Supplied data.
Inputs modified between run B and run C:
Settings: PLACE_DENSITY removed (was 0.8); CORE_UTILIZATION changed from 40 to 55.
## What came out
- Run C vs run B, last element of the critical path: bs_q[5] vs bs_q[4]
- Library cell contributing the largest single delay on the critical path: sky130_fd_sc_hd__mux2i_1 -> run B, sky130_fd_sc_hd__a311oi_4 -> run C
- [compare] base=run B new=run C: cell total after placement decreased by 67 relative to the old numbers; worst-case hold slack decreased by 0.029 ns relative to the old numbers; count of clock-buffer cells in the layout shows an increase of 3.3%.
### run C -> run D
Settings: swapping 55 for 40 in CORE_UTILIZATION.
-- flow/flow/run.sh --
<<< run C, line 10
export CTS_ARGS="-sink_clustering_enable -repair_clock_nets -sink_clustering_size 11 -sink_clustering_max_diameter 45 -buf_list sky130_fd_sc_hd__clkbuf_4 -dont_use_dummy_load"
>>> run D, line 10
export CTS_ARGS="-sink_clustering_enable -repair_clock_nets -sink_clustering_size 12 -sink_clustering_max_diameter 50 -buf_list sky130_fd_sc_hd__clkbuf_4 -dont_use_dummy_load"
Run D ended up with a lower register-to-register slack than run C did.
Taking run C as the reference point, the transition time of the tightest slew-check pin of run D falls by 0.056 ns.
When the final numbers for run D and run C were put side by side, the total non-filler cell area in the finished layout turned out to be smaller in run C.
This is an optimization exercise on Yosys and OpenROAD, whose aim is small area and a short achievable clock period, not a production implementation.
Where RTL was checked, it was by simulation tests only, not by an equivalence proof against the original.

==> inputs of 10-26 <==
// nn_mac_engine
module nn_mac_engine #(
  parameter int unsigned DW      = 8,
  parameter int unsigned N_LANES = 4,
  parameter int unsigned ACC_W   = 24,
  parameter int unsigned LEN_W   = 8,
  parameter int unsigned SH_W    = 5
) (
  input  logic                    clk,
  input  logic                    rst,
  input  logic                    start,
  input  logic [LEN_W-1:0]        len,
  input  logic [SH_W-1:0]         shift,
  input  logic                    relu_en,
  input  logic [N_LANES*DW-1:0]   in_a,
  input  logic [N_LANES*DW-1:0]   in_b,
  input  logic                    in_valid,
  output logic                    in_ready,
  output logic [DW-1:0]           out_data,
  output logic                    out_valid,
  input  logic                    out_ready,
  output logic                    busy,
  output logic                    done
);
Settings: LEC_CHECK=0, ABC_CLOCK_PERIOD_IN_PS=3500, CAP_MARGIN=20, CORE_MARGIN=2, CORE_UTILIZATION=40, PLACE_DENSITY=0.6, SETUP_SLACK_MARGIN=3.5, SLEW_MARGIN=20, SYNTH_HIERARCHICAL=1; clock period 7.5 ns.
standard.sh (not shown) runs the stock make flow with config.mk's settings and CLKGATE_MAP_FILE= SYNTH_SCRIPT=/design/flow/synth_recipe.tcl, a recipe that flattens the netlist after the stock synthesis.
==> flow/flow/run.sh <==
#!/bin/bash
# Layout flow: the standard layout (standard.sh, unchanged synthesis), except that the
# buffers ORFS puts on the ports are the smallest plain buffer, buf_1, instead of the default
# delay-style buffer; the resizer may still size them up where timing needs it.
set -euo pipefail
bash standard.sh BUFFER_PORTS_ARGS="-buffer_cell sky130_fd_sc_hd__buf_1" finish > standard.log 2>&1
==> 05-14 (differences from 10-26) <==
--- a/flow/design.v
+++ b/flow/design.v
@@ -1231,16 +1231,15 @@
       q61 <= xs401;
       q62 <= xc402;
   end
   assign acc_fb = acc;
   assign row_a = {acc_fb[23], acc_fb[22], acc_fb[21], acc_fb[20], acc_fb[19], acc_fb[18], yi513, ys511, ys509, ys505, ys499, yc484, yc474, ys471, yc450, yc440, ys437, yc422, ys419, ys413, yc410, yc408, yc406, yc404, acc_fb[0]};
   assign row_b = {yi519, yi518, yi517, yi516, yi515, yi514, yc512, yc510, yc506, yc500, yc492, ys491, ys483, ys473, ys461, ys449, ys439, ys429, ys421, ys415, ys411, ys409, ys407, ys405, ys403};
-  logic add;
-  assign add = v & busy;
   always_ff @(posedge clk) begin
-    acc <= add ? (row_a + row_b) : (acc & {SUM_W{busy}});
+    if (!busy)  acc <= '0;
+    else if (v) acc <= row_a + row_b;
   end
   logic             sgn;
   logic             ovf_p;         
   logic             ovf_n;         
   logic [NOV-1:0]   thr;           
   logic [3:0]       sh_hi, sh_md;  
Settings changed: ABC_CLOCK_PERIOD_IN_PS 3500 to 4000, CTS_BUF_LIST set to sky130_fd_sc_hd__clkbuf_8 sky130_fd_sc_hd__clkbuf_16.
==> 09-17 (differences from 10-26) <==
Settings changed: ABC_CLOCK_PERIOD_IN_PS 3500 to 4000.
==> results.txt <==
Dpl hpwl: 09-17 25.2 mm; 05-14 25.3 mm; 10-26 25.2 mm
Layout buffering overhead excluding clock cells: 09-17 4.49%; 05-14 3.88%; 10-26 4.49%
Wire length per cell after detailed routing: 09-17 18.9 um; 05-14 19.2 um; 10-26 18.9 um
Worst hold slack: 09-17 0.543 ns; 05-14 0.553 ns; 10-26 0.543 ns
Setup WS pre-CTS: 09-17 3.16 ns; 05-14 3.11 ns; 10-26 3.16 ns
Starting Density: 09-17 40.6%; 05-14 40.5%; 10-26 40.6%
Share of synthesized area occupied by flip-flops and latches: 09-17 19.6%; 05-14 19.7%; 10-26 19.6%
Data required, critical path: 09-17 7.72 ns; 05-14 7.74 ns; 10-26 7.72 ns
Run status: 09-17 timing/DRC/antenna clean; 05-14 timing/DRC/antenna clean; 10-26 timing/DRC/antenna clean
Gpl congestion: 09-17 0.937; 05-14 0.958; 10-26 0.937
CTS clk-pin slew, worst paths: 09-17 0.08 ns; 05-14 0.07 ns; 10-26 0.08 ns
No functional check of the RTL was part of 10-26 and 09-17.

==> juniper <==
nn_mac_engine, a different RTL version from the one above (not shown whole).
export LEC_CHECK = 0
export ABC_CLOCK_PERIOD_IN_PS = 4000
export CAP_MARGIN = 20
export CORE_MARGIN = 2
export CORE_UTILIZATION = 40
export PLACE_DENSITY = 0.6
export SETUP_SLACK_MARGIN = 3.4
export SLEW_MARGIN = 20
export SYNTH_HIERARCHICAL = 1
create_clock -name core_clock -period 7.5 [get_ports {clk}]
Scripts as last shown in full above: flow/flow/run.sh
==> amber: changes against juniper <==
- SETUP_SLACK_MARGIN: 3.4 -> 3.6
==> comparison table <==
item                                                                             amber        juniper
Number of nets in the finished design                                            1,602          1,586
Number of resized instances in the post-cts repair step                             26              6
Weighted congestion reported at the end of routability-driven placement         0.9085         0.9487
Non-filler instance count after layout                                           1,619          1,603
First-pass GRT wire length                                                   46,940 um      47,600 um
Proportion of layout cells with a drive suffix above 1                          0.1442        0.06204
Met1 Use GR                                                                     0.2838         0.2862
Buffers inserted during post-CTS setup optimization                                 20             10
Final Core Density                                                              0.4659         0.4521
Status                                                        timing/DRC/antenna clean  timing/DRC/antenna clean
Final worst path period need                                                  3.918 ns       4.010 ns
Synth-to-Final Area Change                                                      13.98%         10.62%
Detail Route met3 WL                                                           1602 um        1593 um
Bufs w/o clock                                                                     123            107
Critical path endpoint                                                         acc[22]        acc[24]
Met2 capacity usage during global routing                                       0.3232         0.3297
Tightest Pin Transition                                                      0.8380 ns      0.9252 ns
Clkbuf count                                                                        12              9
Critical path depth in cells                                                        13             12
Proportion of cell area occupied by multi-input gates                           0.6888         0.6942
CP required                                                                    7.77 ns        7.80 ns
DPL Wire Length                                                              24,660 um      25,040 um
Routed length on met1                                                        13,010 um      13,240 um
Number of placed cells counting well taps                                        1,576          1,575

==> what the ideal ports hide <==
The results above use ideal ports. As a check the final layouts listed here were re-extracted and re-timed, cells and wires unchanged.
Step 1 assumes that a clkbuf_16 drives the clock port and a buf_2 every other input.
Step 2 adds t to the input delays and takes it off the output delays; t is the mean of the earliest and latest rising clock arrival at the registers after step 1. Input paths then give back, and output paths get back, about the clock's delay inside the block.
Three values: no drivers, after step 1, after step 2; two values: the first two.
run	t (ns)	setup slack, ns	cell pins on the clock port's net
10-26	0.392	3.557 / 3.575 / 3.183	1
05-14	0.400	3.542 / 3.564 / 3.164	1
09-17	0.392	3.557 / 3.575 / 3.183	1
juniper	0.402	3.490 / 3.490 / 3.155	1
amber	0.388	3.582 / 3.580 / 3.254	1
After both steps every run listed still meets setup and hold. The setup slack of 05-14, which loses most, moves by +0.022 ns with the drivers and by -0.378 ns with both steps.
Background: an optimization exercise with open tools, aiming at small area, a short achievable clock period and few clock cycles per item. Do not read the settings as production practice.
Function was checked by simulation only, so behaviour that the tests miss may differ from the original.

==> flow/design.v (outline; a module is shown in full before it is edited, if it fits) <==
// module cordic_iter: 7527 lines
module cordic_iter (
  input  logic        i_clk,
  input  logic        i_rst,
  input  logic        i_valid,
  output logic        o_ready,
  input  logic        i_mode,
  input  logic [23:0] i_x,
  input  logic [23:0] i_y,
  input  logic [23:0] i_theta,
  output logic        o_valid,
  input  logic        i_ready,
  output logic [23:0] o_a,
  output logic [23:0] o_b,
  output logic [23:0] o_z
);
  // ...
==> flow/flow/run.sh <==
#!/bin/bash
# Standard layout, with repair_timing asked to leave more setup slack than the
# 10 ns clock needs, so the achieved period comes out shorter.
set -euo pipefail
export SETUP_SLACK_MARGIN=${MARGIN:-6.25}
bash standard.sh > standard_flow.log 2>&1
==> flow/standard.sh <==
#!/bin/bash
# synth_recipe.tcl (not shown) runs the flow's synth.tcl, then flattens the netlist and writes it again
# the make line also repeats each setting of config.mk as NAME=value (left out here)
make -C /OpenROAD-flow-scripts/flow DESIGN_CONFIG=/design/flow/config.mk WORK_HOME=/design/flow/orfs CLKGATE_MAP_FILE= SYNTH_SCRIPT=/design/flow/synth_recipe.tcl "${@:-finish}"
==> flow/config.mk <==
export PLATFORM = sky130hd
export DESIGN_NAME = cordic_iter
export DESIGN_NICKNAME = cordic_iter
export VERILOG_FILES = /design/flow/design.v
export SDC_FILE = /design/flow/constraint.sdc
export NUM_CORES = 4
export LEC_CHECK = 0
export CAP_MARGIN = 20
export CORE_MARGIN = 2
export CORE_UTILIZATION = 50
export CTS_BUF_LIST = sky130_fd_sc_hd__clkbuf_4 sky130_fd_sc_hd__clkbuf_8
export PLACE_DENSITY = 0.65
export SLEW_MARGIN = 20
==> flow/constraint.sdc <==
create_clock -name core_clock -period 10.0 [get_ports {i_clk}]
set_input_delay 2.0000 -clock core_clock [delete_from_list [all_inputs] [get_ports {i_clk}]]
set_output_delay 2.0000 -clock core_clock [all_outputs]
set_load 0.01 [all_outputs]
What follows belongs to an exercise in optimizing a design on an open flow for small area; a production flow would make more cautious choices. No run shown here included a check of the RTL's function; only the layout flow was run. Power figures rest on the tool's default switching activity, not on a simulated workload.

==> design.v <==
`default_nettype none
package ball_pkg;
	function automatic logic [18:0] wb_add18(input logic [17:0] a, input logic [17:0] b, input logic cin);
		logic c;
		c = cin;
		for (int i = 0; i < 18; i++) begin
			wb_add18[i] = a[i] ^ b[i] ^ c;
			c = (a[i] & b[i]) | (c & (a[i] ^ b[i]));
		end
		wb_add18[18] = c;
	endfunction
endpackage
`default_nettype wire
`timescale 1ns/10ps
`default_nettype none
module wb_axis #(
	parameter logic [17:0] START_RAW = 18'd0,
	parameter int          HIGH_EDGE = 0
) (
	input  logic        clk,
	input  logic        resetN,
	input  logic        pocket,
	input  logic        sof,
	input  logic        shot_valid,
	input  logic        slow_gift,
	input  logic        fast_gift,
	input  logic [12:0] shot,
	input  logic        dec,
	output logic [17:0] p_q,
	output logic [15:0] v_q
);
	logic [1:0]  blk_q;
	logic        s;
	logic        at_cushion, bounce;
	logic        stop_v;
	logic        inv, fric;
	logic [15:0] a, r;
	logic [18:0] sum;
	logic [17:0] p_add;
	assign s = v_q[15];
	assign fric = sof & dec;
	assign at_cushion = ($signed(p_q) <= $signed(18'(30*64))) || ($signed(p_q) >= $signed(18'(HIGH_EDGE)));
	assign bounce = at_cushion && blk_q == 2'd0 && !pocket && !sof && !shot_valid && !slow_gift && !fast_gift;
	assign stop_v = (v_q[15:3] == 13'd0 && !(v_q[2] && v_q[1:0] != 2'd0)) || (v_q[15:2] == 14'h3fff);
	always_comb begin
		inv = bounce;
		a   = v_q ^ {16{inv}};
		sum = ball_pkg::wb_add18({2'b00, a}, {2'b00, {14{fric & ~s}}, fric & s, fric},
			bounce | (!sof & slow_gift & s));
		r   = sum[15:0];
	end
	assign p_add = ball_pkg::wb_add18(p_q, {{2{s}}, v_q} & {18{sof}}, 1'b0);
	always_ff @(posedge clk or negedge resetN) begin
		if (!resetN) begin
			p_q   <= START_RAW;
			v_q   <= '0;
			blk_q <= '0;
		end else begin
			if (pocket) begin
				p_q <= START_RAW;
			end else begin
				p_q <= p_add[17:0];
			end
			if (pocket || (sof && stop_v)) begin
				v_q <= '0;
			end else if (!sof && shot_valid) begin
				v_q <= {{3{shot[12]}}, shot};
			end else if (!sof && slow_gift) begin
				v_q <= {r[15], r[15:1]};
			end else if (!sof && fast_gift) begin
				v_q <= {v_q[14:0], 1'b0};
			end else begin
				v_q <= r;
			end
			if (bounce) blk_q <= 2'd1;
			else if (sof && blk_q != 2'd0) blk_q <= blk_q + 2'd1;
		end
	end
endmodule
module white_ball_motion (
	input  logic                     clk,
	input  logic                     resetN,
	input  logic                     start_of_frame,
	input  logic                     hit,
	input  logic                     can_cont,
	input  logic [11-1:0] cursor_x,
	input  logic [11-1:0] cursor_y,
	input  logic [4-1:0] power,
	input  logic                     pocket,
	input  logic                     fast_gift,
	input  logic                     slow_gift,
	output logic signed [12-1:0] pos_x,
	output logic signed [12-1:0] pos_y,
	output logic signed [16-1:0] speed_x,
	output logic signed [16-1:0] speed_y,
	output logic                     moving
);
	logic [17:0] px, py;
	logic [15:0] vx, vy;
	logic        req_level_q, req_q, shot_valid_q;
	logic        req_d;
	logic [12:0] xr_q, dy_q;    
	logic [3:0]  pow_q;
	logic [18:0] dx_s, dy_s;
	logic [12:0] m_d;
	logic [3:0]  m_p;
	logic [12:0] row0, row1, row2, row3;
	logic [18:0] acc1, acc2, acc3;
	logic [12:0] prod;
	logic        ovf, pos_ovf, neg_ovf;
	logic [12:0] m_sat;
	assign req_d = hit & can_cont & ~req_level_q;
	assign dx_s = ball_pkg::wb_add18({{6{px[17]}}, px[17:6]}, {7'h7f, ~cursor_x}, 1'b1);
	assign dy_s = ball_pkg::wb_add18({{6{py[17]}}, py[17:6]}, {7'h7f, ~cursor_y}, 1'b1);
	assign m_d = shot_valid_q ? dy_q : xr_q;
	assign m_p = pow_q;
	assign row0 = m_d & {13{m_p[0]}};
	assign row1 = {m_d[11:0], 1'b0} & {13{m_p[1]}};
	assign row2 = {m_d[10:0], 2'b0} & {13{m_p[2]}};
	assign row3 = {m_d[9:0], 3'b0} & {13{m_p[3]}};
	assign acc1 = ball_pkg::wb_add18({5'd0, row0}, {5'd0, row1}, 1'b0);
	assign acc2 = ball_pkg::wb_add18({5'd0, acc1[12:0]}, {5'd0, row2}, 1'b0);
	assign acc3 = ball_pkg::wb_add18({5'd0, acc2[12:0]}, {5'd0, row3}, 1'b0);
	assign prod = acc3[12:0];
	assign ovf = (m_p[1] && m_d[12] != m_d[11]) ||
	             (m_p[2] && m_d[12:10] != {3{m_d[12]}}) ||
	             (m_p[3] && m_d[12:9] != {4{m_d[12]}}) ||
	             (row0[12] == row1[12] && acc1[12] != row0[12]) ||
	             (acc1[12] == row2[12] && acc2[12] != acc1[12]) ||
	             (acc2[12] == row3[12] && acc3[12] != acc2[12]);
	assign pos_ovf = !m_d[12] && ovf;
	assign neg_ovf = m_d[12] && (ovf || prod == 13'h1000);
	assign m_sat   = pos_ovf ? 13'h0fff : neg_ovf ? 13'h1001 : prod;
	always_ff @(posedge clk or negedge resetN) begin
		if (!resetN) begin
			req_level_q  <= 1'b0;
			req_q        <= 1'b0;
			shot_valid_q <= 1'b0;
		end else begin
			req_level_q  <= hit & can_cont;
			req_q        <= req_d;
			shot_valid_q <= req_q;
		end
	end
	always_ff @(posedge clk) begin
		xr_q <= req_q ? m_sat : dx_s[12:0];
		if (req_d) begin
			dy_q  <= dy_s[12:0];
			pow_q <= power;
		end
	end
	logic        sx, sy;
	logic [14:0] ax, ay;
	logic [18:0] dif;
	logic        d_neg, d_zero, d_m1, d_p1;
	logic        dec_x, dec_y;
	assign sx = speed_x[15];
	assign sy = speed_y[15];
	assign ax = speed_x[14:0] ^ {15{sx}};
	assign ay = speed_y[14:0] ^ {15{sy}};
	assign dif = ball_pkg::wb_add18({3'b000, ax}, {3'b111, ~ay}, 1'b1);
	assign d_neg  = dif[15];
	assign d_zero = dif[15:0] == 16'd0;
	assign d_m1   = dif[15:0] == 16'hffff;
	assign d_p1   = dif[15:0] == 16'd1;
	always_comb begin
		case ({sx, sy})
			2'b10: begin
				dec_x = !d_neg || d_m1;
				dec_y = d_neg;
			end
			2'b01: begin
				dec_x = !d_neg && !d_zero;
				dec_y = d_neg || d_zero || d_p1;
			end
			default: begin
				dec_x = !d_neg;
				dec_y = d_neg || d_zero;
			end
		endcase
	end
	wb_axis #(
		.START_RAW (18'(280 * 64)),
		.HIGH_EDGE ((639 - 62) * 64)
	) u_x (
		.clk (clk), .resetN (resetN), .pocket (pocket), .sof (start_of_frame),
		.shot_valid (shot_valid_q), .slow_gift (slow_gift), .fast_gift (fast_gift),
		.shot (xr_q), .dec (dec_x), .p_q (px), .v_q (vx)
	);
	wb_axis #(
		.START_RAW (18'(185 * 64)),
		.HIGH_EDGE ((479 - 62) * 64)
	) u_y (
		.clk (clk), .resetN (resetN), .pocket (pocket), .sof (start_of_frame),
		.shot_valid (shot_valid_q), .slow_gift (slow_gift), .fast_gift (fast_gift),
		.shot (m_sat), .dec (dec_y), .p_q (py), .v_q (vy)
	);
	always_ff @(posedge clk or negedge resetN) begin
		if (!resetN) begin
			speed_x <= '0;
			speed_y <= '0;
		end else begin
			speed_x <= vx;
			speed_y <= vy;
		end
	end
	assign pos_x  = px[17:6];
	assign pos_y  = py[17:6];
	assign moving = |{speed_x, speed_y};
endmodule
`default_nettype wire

Aim of the exercise. Return nothing but the lines from the first line of the listing through the line with "- Library cell", please, keeping every one of them unchanged.

Solution to the exercise.
Inputs modified between run B and run C:
Settings: PLACE_DENSITY removed (was 0.8); CORE_UTILIZATION changed from 40 to 55.
## What came out
- Run C vs run B, last element of the critical path: bs_q[5] vs bs_q[4]
- Library cell contributing the largest single delay on the critical path: sky130_fd_sc_hd__mux2i_1 -> run B, sky130_fd_sc_hd__a311oi_4 -> run C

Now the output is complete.